WASHINGTON -- As key House Republican leaders lined up Tuesday behind President Obama's call for military action in Syria, the Senate Foreign Relations Committee prepared for the first of two hearings to learn more about the military and policy issues involved.
Secretary of State John Kerry, Secretary of Defense Chuck Hagel and Gen. Martin Dempsey, chairman of the Joint Chiefs of Staff, will testify in a public hearing to make the administration's case for action in the face of ongoing skepticism from a divided Congress.
"What we'll hear hopefully is No. 1, the full case for the use of force, and what that campaign will look like in broad terms, especially as it relates to the end result," Committee Chairman Bob Menendez, D-N.J., told CBS' This Morning.

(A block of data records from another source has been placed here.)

==> src/hw/rtl/tcw_pkg.sv <==
// Shared types and constants for the tile cache with protected-window eviction.
// Used by the controller, the datapath and the top level; no dependencies.
`timescale 1ns / 1ps

package tcw_pkg;

  localparam int WIN_W      = 16;
  localparam int SPAN_W     = 8;
  localparam int SLOT_OUT_W = 7;
  localparam int OLD_W      = 16;
  localparam int CFG_IDX_W  = 2;
  localparam int CFG_W      = 16;

  localparam logic [CFG_IDX_W-1:0] CFG_WINDOW_X = 2'd0;
  localparam logic [CFG_IDX_W-1:0] CFG_WINDOW_Y = 2'd1;
  localparam logic [CFG_IDX_W-1:0] CFG_SPAN_X   = 2'd2;
  localparam logic [CFG_IDX_W-1:0] CFG_SPAN_Y   = 2'd3;

  localparam logic [SPAN_W-1:0] SPAN_RESET = 8'd2;

  typedef enum logic [1:0] {
    ST_IDLE,
    ST_TAG,
    ST_VIC,
    ST_DONE
  } state_t;

  typedef struct packed {
    logic start;
    logic scan_step;
    logic vic_start;
    logic res_hit;
    logic res_miss;
    logic res_place;
    logic res_full;
  } cmd_t;

  typedef struct packed {
    logic fetch;
    logic issue_ok;
    logic hit;
    logic free;
    logic last;
  } status_t;

endpackage

==> src/hw/rtl/tcw_ctrl.sv <==
// Request sequencer: tag scan, victim scan, result hand-off.
// Depends on tcw_pkg; drives the datapath through cmd_t, reads status_t.
`timescale 1ns / 1ps

module tcw_ctrl (
  input  logic            clk,
  input  logic            rst_n,
  input  logic            in_valid,
  output logic            in_ready,
  output logic            out_valid,
  input  logic            out_ready,
  input  tcw_pkg::status_t st,
  output tcw_pkg::cmd_t    cmd
);

  tcw_pkg::state_t state_r, state_nxt;

  always_ff @(posedge clk) begin
    if (!rst_n) begin
      state_r <= tcw_pkg::ST_IDLE;
    end else begin
      state_r <= state_nxt;
    end
  end

  always_comb begin
    state_nxt = state_r;
    unique case (state_r)
      tcw_pkg::ST_IDLE: begin
        if (in_valid) state_nxt = tcw_pkg::ST_TAG;
      end
      tcw_pkg::ST_TAG: begin
        if (st.hit) begin
          state_nxt = tcw_pkg::ST_DONE;
        end else if (st.last) begin
          state_nxt = st.fetch ? tcw_pkg::ST_VIC : tcw_pkg::ST_DONE;
        end
      end
      tcw_pkg::ST_VIC: begin
        if (st.free || st.last) state_nxt = tcw_pkg::ST_DONE;
      end
      tcw_pkg::ST_DONE: begin
        if (out_ready) state_nxt = tcw_pkg::ST_IDLE;
      end
      default: state_nxt = tcw_pkg::ST_IDLE;
    endcase
  end

  always_comb begin
    cmd       = '0;
    in_ready  = 1'b0;
    out_valid = 1'b0;
    unique case (state_r)
      tcw_pkg::ST_IDLE: begin
        in_ready  = 1'b1;
        cmd.start = in_valid;
      end
      tcw_pkg::ST_TAG: begin
        cmd.scan_step = st.issue_ok;
        if (st.hit) begin
          cmd.res_hit = 1'b1;
        end else if (st.last) begin
          cmd.vic_start = st.fetch;
          cmd.res_miss  = !st.fetch;
        end
      end
      tcw_pkg::ST_VIC: begin
        cmd.scan_step = st.issue_ok;
        if (st.free) begin
          cmd.res_place = 1'b1;
        end else if (st.last) begin
          cmd.res_full = 1'b1;
        end
      end
      tcw_pkg::ST_DONE: begin
        out_valid = 1'b1;
      end
      default: ;
    endcase
  end

endmodule

==> config.mk <==
export PLATFORM = sky130hd
export DESIGN_NAME = tcw_ctrl
export DESIGN_NICKNAME = d
export VERILOG_FILES = /design/src/hw/rtl/tcw_pkg.sv /design/src/hw/rtl/tcw_ctrl.sv
export SDC_FILE = /design/constraint.sdc
export NUM_CORES = 1
export LEC_CHECK = 0
export ABC_CLOCK_PERIOD_IN_PS = 1550
export BUFFER_PORTS_ARGS = -buffer_cell sky130_fd_sc_hd__buf_2
export CELL_PAD_IN_SITES_DETAIL_PLACEMENT = 1
export CELL_PAD_IN_SITES_GLOBAL_PLACEMENT = 2
export CORE_MARGIN = 1
export CORE_UTILIZATION = 16
export DETAILED_ROUTE_END_ITERATION = 8
export PLACE_DENSITY = 0.64
export SLEW_MARGIN = 20
export SYNTH_ARGS = -nofsm -noshare
export SYNTH_HDL_FRONTEND = slang
export SYNTH_SLANG_ARGS = --single-unit
==> constraint.sdc <==
create_clock -name clk -period 1.55 [get_ports clk]
set_clock_uncertainty 0.2 [all_clocks]
set_input_delay 0.155 -clock clk [delete_from_list [all_inputs] [get_ports clk]]
set_output_delay 0.155 -clock clk [all_outputs]
set_load 0.005 [all_outputs]
# --- Word-level counts from Yosys, hierarchy flattened ---
# Cells that the tools add are included.
totals:
  register_bits: 2
  latch_bits: 0
  ram_bits: 0
  rom_bits: 0
  in_bits: 9
  output_inout_bits: 9
  wordCells: 34
  mem_count: 0
classes:
  add_sub_neg: 0
  mul: 0
  div_mod_pow: 0
  magnitude_cmp: 0
  eq_ne: 7
  shifts: 0
  mux: 21
  n_bitwise: 0
  n_reduce_logical: 5
op_table:
  columns: ["cell", "count"]
  rows:
  - ["$mux 1", 13]
  - ["$mux 2", 6]
  - ["$pmux 2 s4", 1]
  - ["$ne 2x2->1 const B", 3]
  - ["$eq 2x2->1 const B", 2]
  - ["$reduce_and 4->1", 1]
  - ["$mux 3", 1]
  - ["$ne 3x3->1 const B", 1]
  - ["$eq 2x1->1 const B", 1]
  - ["$logic_not 2->1", 1]
  - ["$reduce_or 2->1", 1]
  - ["$logic_not 1->1", 1]
  - ["$logic_or 1x1->1", 1]

# --- Longest topological paths before layout ---
# Gate-level depths: netlist of the first run.
logic_depth:
  ltp_word: 4
  ltp_mapped: 6

# --- Least setup slack after synthesis of the first run ---
# Ideal clock, no wire load.
synth_path:
  path_kind: "reg-to-reg"
  startpoint: "register state_r[0]"
  endpoint: "register state_r[0]"
  t_arrival_ns: 1.184
  required_ns: 1.234
  slack_ns: 0.049
  path_stages_with_launch: 6
  path_buffers: 0
  period_less_slack_ns: 1.501
  cell_sequence: "dfxtp_1 ha_1 nor2b_4 a21oi_2 o221a_4 o211a_1"
synth_between:
  elab_chain_len: 3
synth_rtl:
  columns: ["item", "line_no", "text"]
  rows:
  - ["start: declaration", "tcw_ctrl.sv:16", "tcw_pkg::state_t state_r, state_nxt;"]
  - ["start signal: assignment", "tcw_ctrl.sv:20", "state_r <= tcw_pkg::ST_IDLE;"]
  - ["start signal: assignment", "tcw_ctrl.sv:22", "state_r <= state_nxt;"]
  - ["$eq 2x1->1 (tied with other cells)", "tcw_ctrl.sv:28", "unique case (state_r)"]
  - ["$ne 3x3->1 (no source line) / $ne 2x2->1 (equally long branches)", null, null]
  - ["$reduce_and 4->1 (no source line)", null, null]
# Several ways; a longest one is shown, not always the timed one.
# A chain may end at the register's enable or synchronous reset.

==> qor.yml, run 1 <==
status: "complete, no violations"
yosysSeqAreaShare_pct: 15.7
dpl_cell_area_sq_um: 383
drcViolationCount: 0
clock.fmax_mhz: 649
async_flop_share_pct: 0
crit_path_max_fanout: 4
pin_count: 18
die_h_um: 41.9
crit_type: "reg2out"
synth_mux_area_share_pct: 3.92
synth-simple-area-share_pct: 27.9
htree_levels: 1
fin_area_sq_um: 438
cts_made_buffers: 3
root_buffer: "clkbuf_4"
overflow: 0
synthAdderAreaFrac_pct: 19.6
irDropWorstVdd_v: 0.000395
ys_ff_latch: 2
rsz0062_at_grt: "true"
insertion_delay_ns: 0.22
die_w_um: 41.9
cp-end-kind: "output pin"
die-area_sq_um: 1760
period_minus_slack_ns: 1.54
dp_hpwl_um: 596
max_stage_delay_ns: 0.35
synth_edf_count: 0
routed_wl_um: 714
ant_nets: 0
firstDrtPassIters: 6
antenna_found_initial: 0
power.leakage_nw: 0.246
worstMarginPinSlew_ns: 0.177
clock-sinks: 2
largest-register: "state_r"
power_uw: 705
setup_viol: 0
synth_compound_area_share_pct: 25.5
path_cells: "inv_1 > ha_1 > and2_1 > buf_2"
start_util_pct: 16.9
synth_warnings: 0
cp_top_family: "flip-flops"
cp.arrival_ns: 1.19
grt_pass1_wl_um: 1210
clockBufferDepth: 2
cap_violations: 0
seqCellArea_sq_um: 45.0
cts_tree: "built"
netlist_area_sq_um: 255
clk_pin_slew_ns: 0.03
hp-class: "in2reg"
grt_pass1_vias: 312
rows: 14
layout-drive-gt1-share_pct: 63.0
fillers: 191
mostFrequentLayoutCells: "buf_2, inv_1, buf_4, and2_1, clkbuf_4"
synth_ff_type: "dfxtp_1"
ys_types: 16
wl_per_cell_um: 10.2
final_common_cell: "buf_2"
relSlewSlack_pct: 88.2
routed_via_density: 4.13
port_buffers: 17
insertedDiodeCount: 0
gr-usage-all-layers_pct: 9.35
grt_max_degree: 5
yosys.area_share.xor_xnor_pct: 0
critPathRequiredTime_ns: 1.19
finalMaxSlewViolations: 0
core_sq_um: 1510
multi_input_area_sq_um: 214
routed-via-count: 289
area_growth_pct: 71.6
first_iter_violations: 5
crit_slowest_cell: "dfxtp_4"
avgSynthCellArea_sq_um: 8.51
place_congestion: 0.656
cp-start-kind: "flip-flop"
fin_crit_sh_pct: 99.4
synth_top_family_by_area: "simple AND/OR/NAND/NOR gates"
nets: 69
largest_reg_flops: 2
syn_nets: 43
path_buf_inv: 2
reg.largest.list: "state_r x2"
synthCells: 30
power_per_cell_area_nw_per_um2: 1610
hold_viol_final: 0
[synth_stat cells (2+ instances only)]
| library cell | instances | share of area (%) |
|---|---|---|
| dfxtp_1 | 2 | 16 |
| and2_1 | 3 | 7.4 |
| nand2_1 | 3 | 4.4 |
| inv_1 | 5 | 7.4 |
| nor2_1 | 2 | 2.9 |
| ha_1 | 4 | 20 |
| o211a_1 | 2 | 7.8 |
[stage by stage]
step	util, %	TNS [ns]	cells	hold WS, ns	worst slack (ns)
after floorplan	-	0	30	0.0884	0.0495
after global placement	25.4	0	66	0.239	0.0152
after detailed placement	25.4	-0.0178	66	0.248	-0.00931
after CTS	27.8	0	70	0.00284	0.00153
after global routing	29.1	-0.187	70	0.00901	-0.0664
final	29.1	0	70	0.00302	0.00911
[power by group]
group	total [mW]	internal, mW	switching [mW]
clock	0.113	0.0853	0.0280
sequential	0.112	0.0859	0.0264
combinational	0.479	0.268	0.211
total	0.705	0.439	0.265
[metal layers]
layer / up-vias / wire length [um] / global-route usage [%] / part of all wire, %
met1: 124 / 300 / 9.81 / 42
li1: 151 / - / - / -
met2: 14 / 345 / 14.1 / 48
met4: 0 / 0 / 7.74 / 0
met3: 0 / 68 / 4.35 / 9.5
met5: - / 0 / 0 / 0
[worst paths after layout]
check	cells past startpoint	start	slack, ns	to
worst min register to register	3	state_r[1]$_SDFFE_PN0P_	0.43	state_r[1]$_SDFFE_PN0P_
worst min-delay path	2	rst_n	0.003	state_r[0]$_SDFFE_PN0P_
worst max register to register	5	state_r[0]$_SDFFE_PN0P_	0.06	state_r[0]$_SDFFE_PN0P_
worst max-delay path	4	state_r[0]$_SDFFE_PN0P_	0.009	cmd[5]
[layout make-up]
| cell class | instances | area share, % |
|---|---|---|
| clock buffers | 3 | 5.14 |
| inverters | 5 | 4.86 |
| multi-input cells | 23 | 48.9 |
| flip-flops and latches | 2 | 10.3 |
| well taps | 16 | 4.57 |
| repair buffers | 21 | 26.3 |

On Wednesday, the committee will hold a second, closed hearing on classified information regarding the decision to engage in Syria because the Assad regime used chemical weapons in the nation's ongoing civil war. Hagel and Dempsey will hold another closed-door hearing for members of the Senate Armed Services Committee in the morning.
Tuesday's hearing is part of a sweeping effort by Obama to build congressional support for military strikes. Also Tuesday, Obama met privately at the White House with key congressional committee leaders as well as House Speaker John Boehner, R-Ohio, and Senate Minority Leader Mitch McConnell, R-Ky.

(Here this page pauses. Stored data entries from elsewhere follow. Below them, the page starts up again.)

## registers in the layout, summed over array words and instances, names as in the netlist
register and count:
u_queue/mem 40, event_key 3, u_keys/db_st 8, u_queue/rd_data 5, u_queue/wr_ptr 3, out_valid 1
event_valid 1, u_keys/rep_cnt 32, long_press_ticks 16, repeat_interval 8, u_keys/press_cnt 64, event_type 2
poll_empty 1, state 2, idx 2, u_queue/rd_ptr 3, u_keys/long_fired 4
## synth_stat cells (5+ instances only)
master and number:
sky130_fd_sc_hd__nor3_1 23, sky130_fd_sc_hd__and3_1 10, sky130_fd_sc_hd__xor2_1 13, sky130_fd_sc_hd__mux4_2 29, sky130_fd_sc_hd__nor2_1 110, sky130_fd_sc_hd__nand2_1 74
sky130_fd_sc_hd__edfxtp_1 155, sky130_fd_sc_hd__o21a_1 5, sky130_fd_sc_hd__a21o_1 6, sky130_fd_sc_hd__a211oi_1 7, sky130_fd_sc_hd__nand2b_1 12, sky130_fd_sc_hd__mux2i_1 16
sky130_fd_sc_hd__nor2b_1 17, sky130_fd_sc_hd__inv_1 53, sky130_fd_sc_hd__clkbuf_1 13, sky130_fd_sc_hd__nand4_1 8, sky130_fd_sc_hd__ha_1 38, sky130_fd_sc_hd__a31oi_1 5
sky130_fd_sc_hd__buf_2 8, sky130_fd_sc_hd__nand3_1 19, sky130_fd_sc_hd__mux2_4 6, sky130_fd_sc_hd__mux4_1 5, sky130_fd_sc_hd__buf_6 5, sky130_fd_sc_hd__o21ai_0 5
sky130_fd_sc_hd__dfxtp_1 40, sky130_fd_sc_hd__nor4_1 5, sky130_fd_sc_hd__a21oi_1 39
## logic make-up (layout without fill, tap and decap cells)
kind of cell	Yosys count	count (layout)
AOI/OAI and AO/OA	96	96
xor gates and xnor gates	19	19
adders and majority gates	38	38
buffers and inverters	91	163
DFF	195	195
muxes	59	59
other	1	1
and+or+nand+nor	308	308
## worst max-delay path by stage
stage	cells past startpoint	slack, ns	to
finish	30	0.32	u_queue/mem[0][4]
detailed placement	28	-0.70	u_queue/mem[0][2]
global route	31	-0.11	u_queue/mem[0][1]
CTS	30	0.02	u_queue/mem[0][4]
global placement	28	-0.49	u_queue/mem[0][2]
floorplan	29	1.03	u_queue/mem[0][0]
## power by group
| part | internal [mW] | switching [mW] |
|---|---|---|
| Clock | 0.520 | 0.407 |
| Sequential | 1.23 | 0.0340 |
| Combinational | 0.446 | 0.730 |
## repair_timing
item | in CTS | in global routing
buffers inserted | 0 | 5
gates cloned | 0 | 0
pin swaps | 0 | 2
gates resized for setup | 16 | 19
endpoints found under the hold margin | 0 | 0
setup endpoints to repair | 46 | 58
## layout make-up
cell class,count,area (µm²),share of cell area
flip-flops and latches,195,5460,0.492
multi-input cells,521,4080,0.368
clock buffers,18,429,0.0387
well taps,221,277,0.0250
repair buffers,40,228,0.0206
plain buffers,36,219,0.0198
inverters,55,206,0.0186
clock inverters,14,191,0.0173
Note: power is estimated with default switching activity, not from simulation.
===== config.mk =====
export PLATFORM = sky130hd
export DESIGN_NAME = clp_front
export DESIGN_NICKNAME = d
export VERILOG_FILES = /design/src/design/clp_pkg.sv /design/src/design/clp_front.sv
export SDC_FILE = /design/constraint.sdc
export NUM_CORES = 2
export LEC_CHECK = 0
export ABC_CLOCK_PERIOD_IN_PS = 7700
export BUFFER_PORTS_ARGS = -buffer_cell sky130_fd_sc_hd__buf_2
export CAP_MARGIN = 0
export CORE_AREA = 2 2 267 269
export DETAILED_ROUTE_END_ITERATION = 10
export DIE_AREA = 0 0 269 271
export PLACE_DENSITY = 0.72
export SETUP_SLACK_MARGIN = 0.15
export SLEW_MARGIN = 15
export SYNTH_ARGS = -nofsm -noshare
export SYNTH_HDL_FRONTEND = slang
export SYNTH_SLANG_ARGS = --single-unit

===== constraint.sdc =====
create_clock -name aclk -period 7.7 [get_ports aclk]
set_input_delay 0 -clock aclk [delete_from_list [all_inputs] [get_ports aclk]]
set_output_delay 0 -clock aclk [all_outputs]
set_load 0.005 [all_outputs]

===== src/design/clp_pkg.sv =====
// Shared types, constants and arithmetic helpers of the D2Q9 BGK collision pipeline.
package clp_pkg;

    localparam int QF     = 28;
    localparam int NDIR   = 9;
    localparam int NSTEP  = 33;

    // Direction order: rest, E, N, W, S, NE, NW, SW, SE
    localparam int OPP    [NDIR] = '{0, 3, 4, 1, 2, 7, 8, 5, 6};
    localparam int WCLASS [NDIR] = '{0, 1, 1, 1, 1, 2, 2, 2, 2};

    typedef logic signed [31:0] q_t;
    typedef logic [NDIR-1:0][31:0] dist_vec_t;

    typedef enum logic [1:0] {
        REG_RELAX  = 2'd0,
        REG_W_REST = 2'd1,
        REG_W_AXIS = 2'd2,
        REG_W_DIAG = 2'd3
    } cfg_index_t;

    typedef struct packed {
        logic [29:0] relax;
        logic [28:0] w_rest;
        logic [28:0] w_axis;
        logic [28:0] w_diag;
    } cfg_t;

    typedef struct packed {
        logic        neg;
        logic        ovf;
        logic [30:0] rem;
        logic [32:0] quo;
        logic [31:0] mag;
    } div_lane_t;

    typedef struct packed {
        q_t        vel_y;
        q_t        vel_x;
        dist_vec_t new_dist;
    } result_t;

    // Clamp a wide signed value to 32 bits
    function automatic q_t sat32(input logic signed [63:0] v);
        q_t r;
        if (v > 64'sd2147483647) begin
            r = 32'sh7FFFFFFF;
        end else if (v < -64'sd2147483648) begin
            r = 32'sh80000000;
        end else begin
            r = v[31:0];
        end
        return r;
    endfunction

    // Scale a raw Q4.28 product back, rounding toward minus infinity
    function automatic q_t q_round(input logic signed [63:0] p);
        logic signed [63:0] s;
        s = p >>> QF;
        return sat32(s);
    endfunction

    // Set up one divider lane: magnitude, sign and quotient overflow check
    function automatic div_lane_t div_prep(input q_t m, input logic [30:0] d);
        div_lane_t  l;
        logic [32:0] negm;
        negm   = -33'(m);
        l.neg  = m[31];
        l.mag  = m[31] ? negm[31:0] : m;
        l.ovf  = ({4'b0, l.mag[31:5]} >= d);
        l.rem  = {4'b0, l.mag[31:5]};
        l.quo  = '0;
        return l;
    endfunction

    // One restoring division step: bring in one numerator bit
    function automatic div_lane_t div_step(input div_lane_t l, input logic [30:0] d,
                                           input logic b);
        div_lane_t  r;
        logic [31:0] t;
        logic [31:0] diff;
        r    = l;
        t    = {l.rem, b};
        diff = t - {1'b0, d};
        if (t >= {1'b0, d}) begin
            r.rem = diff[30:0];
            r.quo = {l.quo[31:0], 1'b1};
        end else begin
            r.rem = t[30:0];
            r.quo = {l.quo[31:0], 1'b0};
        end
        return r;
    endfunction

    // Apply sign and saturation to the quotient, or return zero for nonpositive density
    function automatic q_t div_finish(input div_lane_t l, input logic pos);
        q_t          r;
        logic [32:0] negq;
        negq = -l.quo;
        if (!pos) begin
            r = '0;
        end else if (l.neg) begin
            r = (l.ovf || l.quo > 33'h080000000) ? 32'sh80000000 : negq[31:0];
        end else begin
            r = (l.ovf || l.quo > 33'h07FFFFFFF) ? 32'sh7FFFFFFF : l.quo[31:0];
        end
        return r;
    endfunction

endpackage


===== src/design/clp_front.sv =====
// Input stage: bounce-back swap, density and momentum sums.
module clp_front import clp_pkg::*; (
    input  logic      aclk,
    input  logic      aresetn,
    input  logic      en,
    input  logic      in_valid,
    input  dist_vec_t in_dist,
    input  logic      in_fluid,
    output logic      out_valid,
    output dist_vec_t out_dist,
    output q_t        out_rho,
    output q_t        out_mx,
    output q_t        out_my
);

    logic      valid_reg;
    dist_vec_t dist_reg, dist_next;
    q_t        rho_reg, rho_next;
    q_t        mx_reg, mx_next;
    q_t        my_reg, my_next;

    // Swap moving directions for wall cells, then sum
    always_comb begin
        logic signed [35:0] rs;
        logic signed [35:0] xs;
        logic signed [35:0] ys;
        for (int i = 0; i < NDIR; i++) begin
            dist_next[i] = in_fluid ? in_dist[i] : in_dist[OPP[i]];
        end
        rs = '0;
        for (int i = 0; i < NDIR; i++) begin
            rs = rs + 36'($signed(dist_next[i]));
        end
        xs = 36'($signed(dist_next[1])) - 36'($signed(dist_next[3]))
           + 36'($signed(dist_next[5])) - 36'($signed(dist_next[6]))
           - 36'($signed(dist_next[7])) + 36'($signed(dist_next[8]));
        ys = 36'($signed(dist_next[2])) - 36'($signed(dist_next[4]))
           + 36'($signed(dist_next[5])) + 36'($signed(dist_next[6]))
           - 36'($signed(dist_next[7])) - 36'($signed(dist_next[8]));
        rho_next = sat32(64'(rs));
        mx_next  = sat32(64'(xs));
        my_next  = sat32(64'(ys));
    end

    always_ff @(posedge aclk) begin
        if (!aresetn) begin
            valid_reg <= 1'b0;
        end else if (en) begin
            valid_reg <= in_valid;
        end
    end

    always_ff @(posedge aclk) begin
        if (en) begin
            dist_reg <= dist_next;
            rho_reg  <= rho_next;
            mx_reg   <= mx_next;
            my_reg   <= my_next;
        end
    end

    assign out_valid = valid_reg;
    assign out_dist  = dist_reg;
    assign out_rho   = rho_reg;
    assign out_mx    = mx_reg;
    assign out_my    = my_reg;

endmodule


==> impl_metrics.toml <==
[run_status]
status = "completed"

[placed_design]
placed_area_mm2 = 0.0378
gp_congestion = 1.01
io_buffers = 677
post-place-ws_ns = 0.467
hpwl_mm = 89.1

[yosys]
ys.flop_type = "edfxtp_1"
ys_top_cells_by_count = "783 x inv_1, 487 x fa_1, 384 x edfxtp_1"
synth.distinct_cells = 81
synthMuxAreaShare_pct = 7.97
netlist.area_leader.share_pct = 34.7
synthSimpleGateAreaFrac_pct = 3.10
synthArstFlopShare_pct = 0
syn_area_mm2 = 0.0333
yosysMostFrequentCell = "inv_1"
synth_top_family_by_area = "adder cells"
synth_xor_area_share_pct = 2.45
synth_cells = 2824
synth_compound_area_share_pct = 8.53
synth_seq_area_share_pct = 34.7
synth_edf_count = 384
syn_avg_cell_area_um2 = 11.8
syn-num-nets = 3712
synthAdderAreaFrac_pct = 33.4
ys_ff_latch = 385
yosysTopAreaCell = "edfxtp_1"
yosys_warnings = 0
yosys-top-cells-area = "edfxtp_1 35%, fa_1 29%, inv_1 8.8%"

[job]
cap_viol_max_count = 0

[layout]
layout.nets = 4816
finalInstanceArea_mm2 = 0.0435
final_util_pct = 62.3
syn_to_final_growth_pct = 30.8
drive_gt1_share_pct = 22.4

[sta]
setup_slack_ns = 0.897
fin_tns_setup_ns = 0
setup_violations = 0
max-slew-margin-rel_pct = 28.4
fmax_ghz = 0.147
drv_slew = 0
min_period_over_period_pct = 88.4
min_period_ns = 6.80
final-hold-violation-count = 0
rsz0062_at_grt = "false"
tightestPinTransition_ns = 1.07
finClkSkew_ns = 0

[clock_tree]
insertion_delay_ns = 0.60
cts_buffer_depth = 3
cts_buffers = 47
cts_sinks = 385
cts_root_buffer = "clkbuf_16"
postCtsSetupBuffers = 0
cts.htree.levels = 2
cts_tree = "built"
cts_resized = 0
ctsHoldBuffers = 419
clkTransAtPathRegs_ns = 0.06

[critical_path]
slowest_delay_ns = 0.73
crit_fanout = 41
worst_path_most_repeated_cell = "fa_1"
cp.required_ns = 8.04
startpoint_type = "input pin"
end_kind = "register"
crit_type = "in -> reg"
path_cells = "buf_8 > buf_12 > buf_4 > mux2i_1 > dlygate4sd3_1 > inv_1 > fa_1 > fa_1 > fa_1 > inv_1 > fa_1 > inv_1 > ha_1 > nand2_1 > nor4_1 > and3_1 > a32o_1 > nor3_1 > nor2_1 > xor2_1 > o41a_2 > a41o_1"
cp_slowest_cell = "o41a_2"
arrival_ns = 7.15

[die]
dieArea_mm2 = 0.0729
row_count = 97
start_util_pct = 47.7
core_mm2 = 0.0698
die_w_um = 269
ios = 678
die_y_um = 271

[route]
drc = 0
vias = 25657
viasPerCell = 5.22
drtPass1Iterations = 5
wl_per_cell_um = 23.3
ant_nets = 0
drt_iter0_drc = 2055
wl_mm = 115

[global_routing]
grt_pass1_wl_mm = 171
grt_max_degree = 85
grt_antenna_before_repair = 21
grt_pass1_vias = 28006
grt_remaining_overflow = 0
grtUsageTotal_pct = 31.8

[hold_path]
hp-class = "in -> reg"
flip-flops by register name (all words and copies together), names as in the netlist:
name / flops
out_dist: 288
out_mx: 32
out_my: 32
out_rho: 32
out_valid: 1
final timing paths:
kind	startpoint	to	slack, ns	cells past startpoint
max	in_fluid	out_rho[29]	0.90	22
min	in_fluid	out_dist[134]	0.07	3
min reg2reg	out_valid	out_valid	1.11	3
max reg2reg	out_valid	out_valid	6.52	3
cell families (layout without fill, tap and decap cells):
group                    count (synthesis)  count (layout)
buffers and inverters                  855            1995
other                                    0              13
AND/OR/NAND/NOR                        221             221
flip-flops                             385             385
AO/OA/AOI/OAI                          419             419
adder cells (fa/ha/maj)                595             595
multiplexers                           257             257
XOR/XNOR                                92              92
per-stage QoR:
step	std cells	hold slack (ns)
6_report	4917	0.0729
3_3_place_gp	4400	0.192
5_1_grt	4913	0.0868
4_1_cts	4904	0.0404
2_1_floorplan	2824	0.0989
3_5_place_dp	4400	0.192
layer usage:
metal  global-route usage (%)  vias up  wire [um]  part of all wire [%]
met5                        0        -        112                 0.098
met4                     14.5       16       5930                   5.2
met3                     7.70      289       9240                   8.0
met2                     57.2     1186      59800                    52
met1                     35.2    12808      39700                    35
li1                         -    11358          -                     -
area by class of cell:
type	instances	area, um2
Antenna cell	13	32.5
Fill cell	5347	26300
Multi-Input combinational cell	1584	18500
Clock inverter	30	219
Sequential cell	385	11600
Clock buffer	55	1230
Inverter	783	2940
Timing Repair Buffer	1127	7890
Tap cell	940	1180
critical path, delay by kind of cell:
kind / cells / cell delay [ns]
AOI/OAI and AO/OA: 3 / 1.24
xor gates and xnor gates: 1 / 0.10
adders and majority gates: 5 / 2.58
buffers and inverters: 7 / 1.67
muxes: 1 / 0.29
and+or+nand+nor: 5 / 1.16
placed cells by master (no fill, tap or decap), drive strengths merged, types with 52 or more instances in the layout:
cell type    count
ha             108
a21oi          117
clkbuf          55
fa             487
xnor2           52
dlygate4sd3    419
edfxtp         384
a21o            66
mux2            62
mux2i          195
buf            708
inv            784
nand2           86
nor2            53
o21ai          127
Power is left out: the tool's default activity adds up to more than one toggle a clock period on the data nets, which glitch-free logic cannot reach.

Boehner emerged from that meeting saying he would vote in favor of using force in Syria, and Majority Leader Eric Cantor, R-Va., issued a statement saying, "I intend to vote to provide the president of the United States the option to use military force in Syria."
Senators were also scheduled to received a classified briefing Tuesday morning at the U.S. Capitol.
Congress remains out of session until Sept. 9, but both the House and Senate are scheduled to vote next week on authorization resolutions, which are still being drafted.
In the Senate, Sens. John McCain, R-Ariz., and Lindsey Graham, R-S.C., said they are inclined to support the resolution following a private Monday meeting with Obama at the White House. Their support is widely viewed as critical for passage because it is an indicator that additional Republicans are likely to support it. GOP support will be necessary to make up for any Democratic defections in the 54-seat Democratic majority.
"The public doesn't understand our strategy. I'm trying, along with Sen. McCain, to make sure we get Syria as right as possible given the really bad options," Graham told CNN's New Day.